I bounced off of 5Ed during the prerelease revelations. Never spent a cent on it.

So I have no idea how many of the late-era 3.5Ed PCs I made were capable of having reasonable, playable 5Ed facsimiles made of them. I know not many could be easily built in 4Ed, and goodness knows I tried.

That said, some of what I came up with in 4Ed wasn’t easily modeled in 3.5Ed, or was flat out better with the 4Ed rules. (I especially appreciated the 4Ed’s Warlock over its predecessor.) And in fairness, I’m certain that 5Ed’s rules would have found me trying out certain things that would have been unwieldy in 3.5Ed or 4Ed.
You can do a bit more with 5e now than you could when it started. They've added a class and some subclasses, but nowhere near what 3e provides.

With 3e the sheer number of classes, prestige classes, skills, feats, and races means that you can make almost any concept you can envision.

There are something like 115 subclasses in 5e. 3.5e has something like 750 prestige classes, and those prestige classes can be fit nicely on multiple different classes, unlike subclasses which only work for the base class they were built for. 5e has about 100 feats. 3.5e has about 1500.
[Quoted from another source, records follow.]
<file path="src/rtl/yrv_board_io_pkg.sv">
// rtl/yrv_board_io_pkg.sv - shared constants and seven-segment decode for yrv_board_io
//
// Purpose: blank pattern and the 16-entry active-low segment table used by the
// hex digit registers. Segment bit 0 = a ... bit 6 = g, 0 = lit.
// Ports: none (package).

package yrv_board_io_pkg;

  localparam logic [6:0] SEG_BLANK = 7'h7F;

  // Entry n holds the pattern for nibble value n (index 0 is the rightmost).
  localparam logic [15:0][6:0] SEG_TABLE = {
    7'h0E, 7'h06, 7'h21, 7'h46, 7'h03, 7'h08, 7'h10, 7'h00,
    7'h78, 7'h02, 7'h12, 7'h19, 7'h30, 7'h24, 7'h79, 7'h40
  };

  function automatic logic [6:0] hex_to_seg(input logic [3:0] value);
    return SEG_TABLE[value];
  endfunction

endpackage

</file>
<file path="src/rtl/yrv_board_io_debounce.sv">
// rtl/yrv_board_io_debounce.sv - two-flop synchroniser and debouncer for one active-low key
//
// Purpose: synchronises one raw key and accepts a new level only after it has
// differed from the accepted level for DEBOUNCE_CYCLES consecutive cycles.
// Ports:
//   clock    in   sole clock
//   reset_n  in   synchronous active-low reset
//   key_n_i  in   raw key, 0 = pressed, asynchronous
//   deb_o    out  debounced key, 0 = pressed (resets to 1, released)

module yrv_debounce #(
  parameter int unsigned DEBOUNCE_CYCLES = 500000
) (
  input  logic clock,
  input  logic reset_n,
  input  logic key_n_i,
  output logic deb_o
);

  localparam int unsigned CNT_W = $clog2(DEBOUNCE_CYCLES + 1);
  localparam logic [CNT_W-1:0] CNT_LAST = CNT_W'(DEBOUNCE_CYCLES - 1);

  logic             sync1_q;
  logic             sync2_q;
  logic             deb_q;
  logic             deb_d;
  logic [CNT_W-1:0] cnt_q;
  logic [CNT_W-1:0] cnt_d;

  // Any cycle where the synchronised key agrees with the accepted level
  // restarts the count, so a glitch forces a full new stable window.
  always_comb begin
    deb_d = deb_q;
    cnt_d = '0;
    if (sync2_q != deb_q) begin
      if (cnt_q == CNT_LAST) begin
        deb_d = sync2_q;
      end else begin
        cnt_d = cnt_q + 1'b1;
      end
    end
  end

  always_ff @(posedge clock) begin
    if (!reset_n) begin
      sync1_q <= 1'b1;
      sync2_q <= 1'b1;
      deb_q   <= 1'b1;
      cnt_q   <= '0;
    end else begin
      sync1_q <= key_n_i;
      sync2_q <= sync1_q;
      deb_q   <= deb_d;
      cnt_q   <= cnt_d;
    end
  end

  assign deb_o = deb_q;

endmodule

</file>
<file path="src/rtl/yrv_board_io.sv">
// rtl/yrv_board_io.sv - DE2 board I/O conditioner: keys, switches and seven-segment digits
//
// Purpose: synchronises switches, debounces active-low keys into level, press
// pulse and sticky event outputs, and drives registered active-low hex digits
// with per-digit blanking. Optional blink feature: YRV_BOARD_IO_BLINK_EN.
// Ports:
//   clock        in   sole clock
//   reset_n      in   synchronous active-low reset
//   key_n_i      in   raw keys, 0 = pressed
//   sw_i         in   raw switches
//   key_clr_i    in   per-key sticky event clear
//   hex_value_i  in   nibble per digit, digit d at [4d+3:4d]
//   hex_blank_i  in   1 = digit dark
//   hex_blink_i  in   1 = digit blinks (YRV_BOARD_IO_BLINK_EN only)
//   key_level_o  out  debounced level, 1 = pressed
//   key_press_o  out  one-cycle pulse per accepted press
//   key_event_o  out  sticky press flag
//   sw_o         out  synchronised switches
//   hex_o        out  active-low segments, digit d at [7d+6:7d]

module yrv_board_io
  import yrv_board_io_pkg::*;
#(
  parameter int unsigned NUM_KEYS        = 4,
  parameter int unsigned NUM_SW          = 18,
  parameter int unsigned NUM_HEX         = 4,
  parameter int unsigned DEBOUNCE_CYCLES = 500000,
  parameter int unsigned BLINK_CYCLES    = 12500000
) (
  input  logic                 clock,
  input  logic                 reset_n,
  input  logic [NUM_KEYS-1:0]  key_n_i,
  input  logic [NUM_SW-1:0]    sw_i,
  input  logic [NUM_KEYS-1:0]  key_clr_i,
  input  logic [4*NUM_HEX-1:0] hex_value_i,
  input  logic [NUM_HEX-1:0]   hex_blank_i,
`ifdef YRV_BOARD_IO_BLINK_EN
  input  logic [NUM_HEX-1:0]   hex_blink_i,
`endif
  output logic [NUM_KEYS-1:0]  key_level_o,
  output logic [NUM_KEYS-1:0]  key_press_o,
  output logic [NUM_KEYS-1:0]  key_event_o,
  output logic [NUM_SW-1:0]    sw_o,
  output logic [7*NUM_HEX-1:0] hex_o
);

  if (DEBOUNCE_CYCLES < 1 || BLINK_CYCLES < 1) begin : g_param_check
    $error("yrv_board_io: DEBOUNCE_CYCLES and BLINK_CYCLES must be >= 1");
  end

  logic [NUM_KEYS-1:0]  deb;
  logic [NUM_KEYS-1:0]  deb_prev_q;
  logic [NUM_KEYS-1:0]  press_q;
  logic [NUM_KEYS-1:0]  press_d;
  logic [NUM_KEYS-1:0]  event_q;
  logic [NUM_KEYS-1:0]  event_d;
  logic [NUM_SW-1:0]    sw_meta_q;
  logic [NUM_SW-1:0]    sw_sync_q;
  logic [7*NUM_HEX-1:0] hex_q;
  logic [7*NUM_HEX-1:0] hex_d;
  logic [NUM_HEX-1:0]   blink_mask;

  for (genvar k = 0; k < NUM_KEYS; k++) begin : g_key
    yrv_debounce #(
      .DEBOUNCE_CYCLES(DEBOUNCE_CYCLES)
    ) u_debounce (
      .clock   (clock),
      .reset_n (reset_n),
      .key_n_i (key_n_i[k]),
      .deb_o   (deb[k])
    );
  end

`ifdef YRV_BOARD_IO_BLINK_EN
  localparam int unsigned BLINK_W = (BLINK_CYCLES > 1) ? $clog2(BLINK_CYCLES) : 1;
  localparam logic [BLINK_W-1:0] BLINK_LAST = BLINK_W'(BLINK_CYCLES - 1);

  logic [BLINK_W-1:0] blink_cnt_q;
  logic [BLINK_W-1:0] blink_cnt_d;
  logic               phase_q;
  logic               phase_d;

  always_comb begin
    blink_cnt_d = blink_cnt_q + 1'b1;
    phase_d     = phase_q;
    if (blink_cnt_q == BLINK_LAST) begin
      blink_cnt_d = '0;
      phase_d     = ~phase_q;
    end
  end

  always_ff @(posedge clock) begin
    if (!reset_n) begin
      blink_cnt_q <= '0;
      phase_q     <= 1'b0;
    end else begin
      blink_cnt_q <= blink_cnt_d;
      phase_q     <= phase_d;
    end
  end

  // Phase 0 is the visible half; blanking is ORed in below so it always wins.
  assign blink_mask = hex_blink_i & {NUM_HEX{phase_q}};
`else
  assign blink_mask = '0;
`endif

  // deb is active-low, so a press is a 1->0 fall of the accepted level.
  // Press is registered one cycle after the fall; set beats clear on events.
  always_comb begin
    press_d = deb_prev_q & ~deb;
    event_d = press_q | (event_q & ~key_clr_i);
  end

  always_comb begin
    hex_d = '0;
    for (int d = 0; d < NUM_HEX; d++) begin
      hex_d[7*d +: 7] = (hex_blank_i[d] | blink_mask[d]) ? SEG_BLANK
                                                         : hex_to_seg(hex_value_i[4*d +: 4]);
    end
  end

  always_ff @(posedge clock) begin
    if (!reset_n) begin
      deb_prev_q <= '1;
      press_q    <= '0;
      event_q    <= '0;
      sw_meta_q  <= '0;
      sw_sync_q  <= '0;
      hex_q      <= {NUM_HEX{SEG_BLANK}};
    end else begin
      deb_prev_q <= deb;
      press_q    <= press_d;
      event_q    <= event_d;
      sw_meta_q  <= sw_i;
      sw_sync_q  <= sw_meta_q;
      hex_q      <= hex_d;
    end
  end

  assign key_level_o = ~deb;
  assign key_press_o = press_q;
  assign key_event_o = event_q;
  assign sw_o        = sw_sync_q;
  assign hex_o       = hex_q;

endmodule

</file>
Even with most of the books put out by 5e, I can't build a single 3.5e character that I played past 5th level, and even then I can't build most of under 5th level. The different feats and class abilities that just plain don't exist in 5e makes it pretty much impossible.

As an example, take Hide in Plain Sight. In 3.5e it was an ability that let you roll a hide check to hide without any cover at all. The ability doesn't exist in 5.5e that I can tell, and in 5e only a ranger has it and even then it takes 1 minute to do and you can't move. Basically it's Arnold in Predator covering himself in mud and being still at the mud bank. And you have to be 10th level to do it. A closer ability is the 5e wood elf ability to hide in light cover, such as rain or dim lighting. 5.5e got rid of that ability as well, though. One of my characters is a drow Rogue/Shadowdancer that I think is 6th level. That one ability to hide in plain sight as a 1st level Shadowdancer means that 5e can't make the character. He's not a ranger or 10th level, and he's not a wood elf, so I can't even get close to that ability.